===== Working data =====

File: src/bud_axi_pkg.sv
package bud_axi_pkg;

   // ----------------------------------------
   // Lite bus widths
   // ----------------------------------------
   localparam int LITE_ADDR_W = 32;
   localparam int LITE_DATA_W = 32;
   localparam int LITE_STRB_W = LITE_DATA_W / 8;

   // Byte address as seen on the host register bus
   typedef logic [LITE_ADDR_W-1:0] lite_addr_t;

   // Register data, one 32-bit half of a memory word
   typedef logic [LITE_DATA_W-1:0] lite_data_t;

   // One strobe per data byte
   typedef logic [LITE_STRB_W-1:0] lite_strb_t;

   // ----------------------------------------
   // Response codes
   // ----------------------------------------
   typedef enum logic [1:0]
   {
      OKAY   = 2'b00,
      SLVERR = 2'b10
   } resp_t;

   // ----------------------------------------
   // Bridge FSM
   // ----------------------------------------
   typedef enum logic [2:0]
   {
      IDLE,
      MEM_WRITE,
      MEM_READ,
      WRITE_RESP,
      READ_RESP
   } bridge_state_t;

endpackage

File: src/bud_map_pkg.sv
package bud_map_pkg;

   // ----------------------------------------
   // Memory geometry
   // ----------------------------------------
   localparam int MEM_WORD_W  = 64;
   localparam int MEM_STRB_W  = MEM_WORD_W / 8;
   localparam int MEM_DEPTH   = 1024;
   localparam int MEM_INDEX_W = $clog2(MEM_DEPTH);

   // Word index into the block RAM
   typedef logic [MEM_INDEX_W-1:0] mem_index_t;

   // One full RAM word, two Lite lanes wide
   typedef logic [MEM_WORD_W-1:0] mem_word_t;

   // Byte strobes for a full word
   typedef logic [MEM_STRB_W-1:0] mem_strb_t;

   // ----------------------------------------
   // Host address map
   // ----------------------------------------
   // RAM window starts at byte zero
   localparam int MEM_BYTES = MEM_DEPTH * MEM_STRB_W;

   // Read-only status register just past the RAM
   localparam logic [31:0] VERSION_ADDR = 32'h0000_2000;

   // Design version returned by the status register
   localparam logic [31:0] BUD_VERSION = 32'hEEEE_EE00;

endpackage

File: src/axil_to_axi_bridge.sv
module axil_to_axi_bridge
(
   input  logic                    clk_main_a0,
   input  logic                    rst_main_n,

   // Lite write address
   input  logic                    awvalid,
   input  bud_axi_pkg::lite_addr_t awaddr,
   output logic                    awready,

   // Lite write data
   input  logic                    wvalid,
   input  bud_axi_pkg::lite_data_t wdata,
   input  bud_axi_pkg::lite_strb_t wstrb,
   output logic                    wready,

   // Lite write response
   output logic                    bvalid,
   output bud_axi_pkg::resp_t      bresp,
   input  logic                    bready,

   // Lite read address
   input  logic                    arvalid,
   input  bud_axi_pkg::lite_addr_t araddr,
   output logic                    arready,

   // Lite read data
   output logic                    rvalid,
   output bud_axi_pkg::lite_data_t rdata,
   output bud_axi_pkg::resp_t      rresp,
   input  logic                    rready,

   // Memory write channels
   output logic                    mem_awvalid,
   output bud_map_pkg::mem_index_t mem_awindex,
   input  logic                    mem_awready,
   output logic                    mem_wvalid,
   output bud_map_pkg::mem_word_t  mem_wdata,
   output bud_map_pkg::mem_strb_t  mem_wstrb,
   input  logic                    mem_wready,
   input  logic                    mem_bvalid,
   output logic                    mem_bready,

   // Memory read channels
   output logic                    mem_arvalid,
   output bud_map_pkg::mem_index_t mem_arindex,
   input  logic                    mem_arready,
   input  logic                    mem_rvalid,
   input  bud_map_pkg::mem_word_t  mem_rdata,
   output logic                    mem_rready
);

   import bud_axi_pkg::*;
   import bud_map_pkg::*;

   bridge_state_t state;

   // Memory request still waiting for its handshake
   logic          mem_req_q;

   logic          upper_q;
   mem_index_t    index_q;
   mem_word_t     wdata_q;
   mem_strb_t     wstrb_q;
   resp_t         resp_q;
   lite_data_t    rdata_q;

   logic          wr_accept;
   logic          rd_accept;
   logic          wr_in_mem;
   logic          rd_in_mem;
   logic          rd_is_version;
   logic          mem_wr_fire;
   logic          mem_rd_fire;
   logic          mem_wr_done;
   logic          mem_rd_done;

   // ----------------------------------------
   // Lite acceptance and decode
   // ----------------------------------------
   // Readies follow the RAM, so nothing is taken during the scrub
   assign wr_accept = (state == IDLE) && awvalid && wvalid && mem_awready;

   // A write that is only half presented still blocks reads
   assign rd_accept = (state == IDLE) && arvalid && !awvalid && !wvalid && mem_arready;

   assign awready = wr_accept;
   assign wready  = wr_accept;
   assign arready = rd_accept;

   assign wr_in_mem     = awaddr < lite_addr_t'(MEM_BYTES);
   assign rd_in_mem     = araddr < lite_addr_t'(MEM_BYTES);
   assign rd_is_version = araddr == VERSION_ADDR;

   // ----------------------------------------
   // Memory port
   // ----------------------------------------
   assign mem_awvalid = (state == MEM_WRITE) && mem_req_q;
   assign mem_wvalid  = mem_awvalid;
   assign mem_awindex = index_q;
   assign mem_wdata   = wdata_q;
   assign mem_wstrb   = wstrb_q;
   assign mem_bready  = (state == MEM_WRITE) && !mem_req_q;

   assign mem_arvalid = (state == MEM_READ) && mem_req_q;
   assign mem_arindex = index_q;
   assign mem_rready  = (state == MEM_READ) && !mem_req_q;

   assign mem_wr_fire = mem_awvalid && mem_awready && mem_wready;
   assign mem_rd_fire = mem_arvalid && mem_arready;
   assign mem_wr_done = mem_bvalid && mem_bready;
   assign mem_rd_done = mem_rvalid && mem_rready;

   // Lite responses come straight from the FSM and payload registers
   assign bvalid = state == WRITE_RESP;
   assign rvalid = state == READ_RESP;
   assign bresp  = resp_q;
   assign rresp  = resp_q;
   assign rdata  = rdata_q;

   // ----------------------------------------
   // FSM
   // ----------------------------------------
   always_ff @(posedge clk_main_a0)
   begin
      if (!rst_main_n)
      begin
         state     <= IDLE;
         mem_req_q <= 1'b0;
      end
      else
      begin
         case (state)
            IDLE:
            begin
               // Decoded errors and the version read skip the RAM
               if (wr_accept)
               begin
                  state     <= wr_in_mem ? MEM_WRITE : WRITE_RESP;
                  mem_req_q <= wr_in_mem;
               end
               else if (rd_accept)
               begin
                  state     <= rd_in_mem ? MEM_READ : READ_RESP;
                  mem_req_q <= rd_in_mem;
               end
            end
            MEM_WRITE:
            begin
               if (mem_wr_fire)
                  mem_req_q <= 1'b0;
               if (mem_wr_done)
                  state <= WRITE_RESP;
            end
            MEM_READ:
            begin
               if (mem_rd_fire)
                  mem_req_q <= 1'b0;
               if (mem_rd_done)
                  state <= READ_RESP;
            end
            WRITE_RESP:
            begin
               if (bready)
                  state <= IDLE;
            end
            READ_RESP:
            begin
               if (rready)
                  state <= IDLE;
            end
            default:
            begin
               state <= IDLE;
            end
         endcase
      end
   end

   // ----------------------------------------
   // Request and response payload
   // ----------------------------------------
   always_ff @(posedge clk_main_a0)
   begin
      if (wr_accept)
      begin
         index_q <= mem_index_t'(awaddr >> 3);
         // Data goes on both lanes, strobes pick the live one
         wdata_q <= {wdata, wdata};
         wstrb_q <= awaddr[2] ? {wstrb, lite_strb_t'(0)} : {lite_strb_t'(0), wstrb};
         resp_q  <= wr_in_mem ? OKAY : SLVERR;
      end
      else if (rd_accept)
      begin
         index_q <= mem_index_t'(araddr >> 3);
         upper_q <= araddr[2];
         resp_q  <= (rd_in_mem || rd_is_version) ? OKAY : SLVERR;
         rdata_q <= rd_is_version ? BUD_VERSION : '0;
      end
      else if (mem_rd_done)
      begin
         rdata_q <= upper_q ? mem_rdata[63:32] : mem_rdata[31:0];
      end
   end

endmodule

=====

Show the lines above that include "lanes".

   // One full RAM word, two Lite lanes wide
         // Data goes on both lanes, strobes pick the live one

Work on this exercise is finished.